Where does the string "parameter" appear in the records? Copy each line that holds it.
::: LISTED RECORDS :::
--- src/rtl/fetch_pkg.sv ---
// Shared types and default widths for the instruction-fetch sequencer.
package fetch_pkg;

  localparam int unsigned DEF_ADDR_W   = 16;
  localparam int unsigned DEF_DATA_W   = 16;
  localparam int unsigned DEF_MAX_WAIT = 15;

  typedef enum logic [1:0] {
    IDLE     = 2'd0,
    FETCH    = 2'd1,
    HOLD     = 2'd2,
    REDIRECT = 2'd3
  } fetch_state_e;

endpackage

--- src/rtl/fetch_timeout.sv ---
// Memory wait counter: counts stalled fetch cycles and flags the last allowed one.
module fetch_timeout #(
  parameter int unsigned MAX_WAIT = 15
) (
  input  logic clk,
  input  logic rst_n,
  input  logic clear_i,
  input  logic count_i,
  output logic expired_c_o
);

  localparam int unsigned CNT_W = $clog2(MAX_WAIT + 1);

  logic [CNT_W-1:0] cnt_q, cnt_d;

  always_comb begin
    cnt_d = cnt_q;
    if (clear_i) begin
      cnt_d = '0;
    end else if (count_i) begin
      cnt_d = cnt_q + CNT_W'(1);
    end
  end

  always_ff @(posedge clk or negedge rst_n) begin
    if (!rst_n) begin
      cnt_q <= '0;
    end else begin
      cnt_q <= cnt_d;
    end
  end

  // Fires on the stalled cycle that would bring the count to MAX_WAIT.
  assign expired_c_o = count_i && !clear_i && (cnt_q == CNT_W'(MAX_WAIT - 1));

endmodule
:::
::: LISTED RECORDS :::
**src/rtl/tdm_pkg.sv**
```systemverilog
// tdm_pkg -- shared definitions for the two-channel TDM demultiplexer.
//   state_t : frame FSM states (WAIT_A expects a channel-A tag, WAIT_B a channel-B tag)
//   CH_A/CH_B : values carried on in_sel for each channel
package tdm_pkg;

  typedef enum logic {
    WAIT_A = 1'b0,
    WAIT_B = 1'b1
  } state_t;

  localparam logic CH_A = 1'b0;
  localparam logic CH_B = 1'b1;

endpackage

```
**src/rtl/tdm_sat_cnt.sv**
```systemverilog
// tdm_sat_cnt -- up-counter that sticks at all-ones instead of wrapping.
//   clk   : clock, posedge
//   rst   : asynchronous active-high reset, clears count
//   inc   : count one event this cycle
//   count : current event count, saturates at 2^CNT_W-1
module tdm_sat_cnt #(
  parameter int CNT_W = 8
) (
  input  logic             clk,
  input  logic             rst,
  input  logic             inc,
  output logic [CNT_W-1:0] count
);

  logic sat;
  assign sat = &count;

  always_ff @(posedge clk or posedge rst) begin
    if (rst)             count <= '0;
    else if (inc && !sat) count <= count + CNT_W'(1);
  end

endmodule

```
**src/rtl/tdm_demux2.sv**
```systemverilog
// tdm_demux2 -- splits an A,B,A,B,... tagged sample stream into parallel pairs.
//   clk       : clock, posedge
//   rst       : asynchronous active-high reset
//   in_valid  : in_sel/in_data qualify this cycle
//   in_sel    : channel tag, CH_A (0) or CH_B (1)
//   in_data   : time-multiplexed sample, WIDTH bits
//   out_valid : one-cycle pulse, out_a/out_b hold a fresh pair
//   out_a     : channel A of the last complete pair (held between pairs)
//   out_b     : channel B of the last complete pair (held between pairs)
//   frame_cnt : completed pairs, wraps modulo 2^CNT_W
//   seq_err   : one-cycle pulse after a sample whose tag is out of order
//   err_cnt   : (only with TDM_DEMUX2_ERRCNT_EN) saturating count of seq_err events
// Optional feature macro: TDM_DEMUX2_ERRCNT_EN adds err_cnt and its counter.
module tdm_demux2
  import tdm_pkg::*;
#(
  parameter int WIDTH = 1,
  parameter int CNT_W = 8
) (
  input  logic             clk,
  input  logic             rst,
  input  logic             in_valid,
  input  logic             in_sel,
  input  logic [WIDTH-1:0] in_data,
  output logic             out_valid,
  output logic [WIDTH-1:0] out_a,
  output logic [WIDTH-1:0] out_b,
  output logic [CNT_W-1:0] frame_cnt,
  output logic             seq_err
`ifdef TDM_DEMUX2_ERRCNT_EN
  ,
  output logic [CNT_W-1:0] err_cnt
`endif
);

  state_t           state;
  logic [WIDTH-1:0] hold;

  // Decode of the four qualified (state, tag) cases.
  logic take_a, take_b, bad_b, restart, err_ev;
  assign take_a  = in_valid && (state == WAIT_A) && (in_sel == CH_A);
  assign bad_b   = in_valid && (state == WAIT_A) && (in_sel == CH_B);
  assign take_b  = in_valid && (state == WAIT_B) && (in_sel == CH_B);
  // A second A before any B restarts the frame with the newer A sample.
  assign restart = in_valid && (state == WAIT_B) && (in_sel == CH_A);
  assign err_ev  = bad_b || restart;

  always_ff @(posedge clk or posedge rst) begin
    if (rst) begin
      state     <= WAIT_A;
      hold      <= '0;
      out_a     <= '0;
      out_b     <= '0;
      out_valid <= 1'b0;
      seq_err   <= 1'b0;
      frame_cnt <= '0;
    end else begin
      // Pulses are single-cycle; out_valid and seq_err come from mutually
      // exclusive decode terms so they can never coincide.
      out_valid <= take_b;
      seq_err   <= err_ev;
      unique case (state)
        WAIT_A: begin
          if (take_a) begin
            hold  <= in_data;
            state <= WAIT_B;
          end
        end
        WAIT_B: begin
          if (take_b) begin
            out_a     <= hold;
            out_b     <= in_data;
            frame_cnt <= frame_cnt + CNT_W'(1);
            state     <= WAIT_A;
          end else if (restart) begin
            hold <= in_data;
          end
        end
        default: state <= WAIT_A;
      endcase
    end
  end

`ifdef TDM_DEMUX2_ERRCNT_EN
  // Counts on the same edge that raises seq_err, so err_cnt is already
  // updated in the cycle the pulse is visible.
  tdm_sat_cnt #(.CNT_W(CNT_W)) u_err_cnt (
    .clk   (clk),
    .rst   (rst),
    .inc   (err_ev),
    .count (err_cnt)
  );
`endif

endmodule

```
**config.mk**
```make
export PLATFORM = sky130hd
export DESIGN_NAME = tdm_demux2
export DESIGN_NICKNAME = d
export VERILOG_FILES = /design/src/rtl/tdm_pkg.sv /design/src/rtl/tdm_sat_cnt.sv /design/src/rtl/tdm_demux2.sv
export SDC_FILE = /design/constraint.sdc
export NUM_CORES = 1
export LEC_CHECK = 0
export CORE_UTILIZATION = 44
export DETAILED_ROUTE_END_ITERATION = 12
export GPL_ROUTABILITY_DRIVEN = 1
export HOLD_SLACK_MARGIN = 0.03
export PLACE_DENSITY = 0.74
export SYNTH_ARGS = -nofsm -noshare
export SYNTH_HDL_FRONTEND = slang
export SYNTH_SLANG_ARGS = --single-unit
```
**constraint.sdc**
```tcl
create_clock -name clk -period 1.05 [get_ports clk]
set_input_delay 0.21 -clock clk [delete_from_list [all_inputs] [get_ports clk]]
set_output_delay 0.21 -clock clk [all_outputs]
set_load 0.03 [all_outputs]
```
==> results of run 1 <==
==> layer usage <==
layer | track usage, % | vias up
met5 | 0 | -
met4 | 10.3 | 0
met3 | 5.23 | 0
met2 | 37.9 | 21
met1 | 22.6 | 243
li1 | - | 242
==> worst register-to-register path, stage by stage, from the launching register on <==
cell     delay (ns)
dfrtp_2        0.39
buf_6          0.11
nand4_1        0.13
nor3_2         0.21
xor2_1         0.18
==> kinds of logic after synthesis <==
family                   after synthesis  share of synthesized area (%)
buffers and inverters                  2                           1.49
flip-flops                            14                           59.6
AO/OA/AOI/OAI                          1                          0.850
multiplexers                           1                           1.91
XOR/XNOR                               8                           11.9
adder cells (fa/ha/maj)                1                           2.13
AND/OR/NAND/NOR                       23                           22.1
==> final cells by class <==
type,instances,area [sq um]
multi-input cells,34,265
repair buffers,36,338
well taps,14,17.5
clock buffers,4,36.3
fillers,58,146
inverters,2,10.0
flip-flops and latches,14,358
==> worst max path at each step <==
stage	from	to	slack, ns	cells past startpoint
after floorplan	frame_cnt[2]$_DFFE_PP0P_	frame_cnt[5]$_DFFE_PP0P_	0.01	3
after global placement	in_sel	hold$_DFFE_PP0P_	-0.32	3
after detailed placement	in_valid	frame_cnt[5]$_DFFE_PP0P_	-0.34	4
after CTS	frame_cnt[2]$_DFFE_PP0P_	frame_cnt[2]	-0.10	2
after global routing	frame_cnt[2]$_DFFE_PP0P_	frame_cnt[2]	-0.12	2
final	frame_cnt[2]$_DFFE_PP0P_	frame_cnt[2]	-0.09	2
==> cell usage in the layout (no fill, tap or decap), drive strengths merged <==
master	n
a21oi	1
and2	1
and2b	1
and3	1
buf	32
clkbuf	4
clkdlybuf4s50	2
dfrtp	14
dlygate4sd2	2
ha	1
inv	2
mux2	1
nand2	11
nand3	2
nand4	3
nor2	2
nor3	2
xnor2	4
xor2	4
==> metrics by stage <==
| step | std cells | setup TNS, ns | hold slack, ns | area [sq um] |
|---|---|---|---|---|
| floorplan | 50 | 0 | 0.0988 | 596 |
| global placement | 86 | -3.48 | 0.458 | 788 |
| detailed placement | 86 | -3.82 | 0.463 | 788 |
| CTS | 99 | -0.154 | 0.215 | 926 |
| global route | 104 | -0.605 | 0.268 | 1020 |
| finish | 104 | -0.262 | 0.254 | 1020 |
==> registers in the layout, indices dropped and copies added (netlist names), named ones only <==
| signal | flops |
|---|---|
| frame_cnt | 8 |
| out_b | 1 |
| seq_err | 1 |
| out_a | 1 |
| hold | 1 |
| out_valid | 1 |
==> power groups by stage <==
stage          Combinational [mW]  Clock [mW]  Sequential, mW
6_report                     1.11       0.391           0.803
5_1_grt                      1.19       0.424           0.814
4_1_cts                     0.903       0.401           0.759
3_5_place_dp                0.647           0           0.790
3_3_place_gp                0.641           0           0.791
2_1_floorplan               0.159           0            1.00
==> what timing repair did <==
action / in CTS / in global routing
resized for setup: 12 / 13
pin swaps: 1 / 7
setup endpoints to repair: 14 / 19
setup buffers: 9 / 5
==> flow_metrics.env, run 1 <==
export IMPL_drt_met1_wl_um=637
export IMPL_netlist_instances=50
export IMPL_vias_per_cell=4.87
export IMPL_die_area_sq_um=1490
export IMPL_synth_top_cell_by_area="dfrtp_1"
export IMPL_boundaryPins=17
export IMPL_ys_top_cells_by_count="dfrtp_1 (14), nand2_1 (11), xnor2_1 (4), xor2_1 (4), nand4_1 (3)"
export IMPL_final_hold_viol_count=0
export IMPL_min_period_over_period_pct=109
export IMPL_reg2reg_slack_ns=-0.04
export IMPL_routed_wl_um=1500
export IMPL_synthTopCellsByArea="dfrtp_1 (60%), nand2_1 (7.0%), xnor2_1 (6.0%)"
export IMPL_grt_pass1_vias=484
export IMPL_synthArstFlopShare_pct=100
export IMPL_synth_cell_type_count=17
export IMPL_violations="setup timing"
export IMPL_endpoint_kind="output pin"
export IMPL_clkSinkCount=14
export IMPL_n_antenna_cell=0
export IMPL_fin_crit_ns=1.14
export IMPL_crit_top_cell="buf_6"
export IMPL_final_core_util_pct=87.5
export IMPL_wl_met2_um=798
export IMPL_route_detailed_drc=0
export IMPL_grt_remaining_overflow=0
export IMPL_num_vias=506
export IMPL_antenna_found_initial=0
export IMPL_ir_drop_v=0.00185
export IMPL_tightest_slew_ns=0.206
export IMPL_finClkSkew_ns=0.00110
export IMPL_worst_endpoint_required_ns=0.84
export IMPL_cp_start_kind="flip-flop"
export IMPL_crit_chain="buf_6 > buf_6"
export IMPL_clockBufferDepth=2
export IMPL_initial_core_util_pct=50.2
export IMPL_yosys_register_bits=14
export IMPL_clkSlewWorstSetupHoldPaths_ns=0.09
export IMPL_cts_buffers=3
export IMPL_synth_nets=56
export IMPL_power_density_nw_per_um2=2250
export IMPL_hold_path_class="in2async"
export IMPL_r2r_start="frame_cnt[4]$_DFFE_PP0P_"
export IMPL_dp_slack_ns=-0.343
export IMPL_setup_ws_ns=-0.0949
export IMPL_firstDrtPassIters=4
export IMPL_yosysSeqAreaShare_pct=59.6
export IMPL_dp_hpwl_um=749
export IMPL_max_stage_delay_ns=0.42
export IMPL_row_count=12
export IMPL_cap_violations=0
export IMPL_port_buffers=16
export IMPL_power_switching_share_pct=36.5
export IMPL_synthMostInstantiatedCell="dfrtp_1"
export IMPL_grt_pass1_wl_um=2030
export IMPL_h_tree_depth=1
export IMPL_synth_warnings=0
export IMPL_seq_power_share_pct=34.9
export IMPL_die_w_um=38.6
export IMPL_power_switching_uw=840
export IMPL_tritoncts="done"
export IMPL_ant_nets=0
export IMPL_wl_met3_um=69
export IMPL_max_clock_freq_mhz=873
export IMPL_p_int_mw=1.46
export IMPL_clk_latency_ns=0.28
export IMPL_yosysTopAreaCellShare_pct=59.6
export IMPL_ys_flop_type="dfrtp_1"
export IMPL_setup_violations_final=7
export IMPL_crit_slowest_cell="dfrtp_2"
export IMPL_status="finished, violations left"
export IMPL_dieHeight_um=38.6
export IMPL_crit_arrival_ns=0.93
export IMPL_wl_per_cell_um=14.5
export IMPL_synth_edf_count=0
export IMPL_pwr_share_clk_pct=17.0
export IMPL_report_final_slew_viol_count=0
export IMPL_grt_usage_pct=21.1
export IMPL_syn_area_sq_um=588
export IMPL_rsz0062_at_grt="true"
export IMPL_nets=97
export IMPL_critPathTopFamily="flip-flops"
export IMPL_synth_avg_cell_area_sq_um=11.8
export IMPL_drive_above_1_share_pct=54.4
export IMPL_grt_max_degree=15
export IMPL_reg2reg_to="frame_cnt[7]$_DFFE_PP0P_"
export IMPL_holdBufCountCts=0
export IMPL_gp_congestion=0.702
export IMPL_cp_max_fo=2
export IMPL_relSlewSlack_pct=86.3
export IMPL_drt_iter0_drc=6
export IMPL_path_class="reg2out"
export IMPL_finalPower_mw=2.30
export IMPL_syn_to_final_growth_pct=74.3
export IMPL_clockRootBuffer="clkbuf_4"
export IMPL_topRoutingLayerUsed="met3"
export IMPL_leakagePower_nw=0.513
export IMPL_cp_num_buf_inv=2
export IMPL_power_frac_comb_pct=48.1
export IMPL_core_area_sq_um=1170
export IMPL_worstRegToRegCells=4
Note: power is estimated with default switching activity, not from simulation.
:::
§ **SOLUTION FOR THIS TASK**
  parameter int unsigned MAX_WAIT = 15
  parameter int CNT_W = 8
  parameter int WIDTH = 1,
  parameter int CNT_W = 8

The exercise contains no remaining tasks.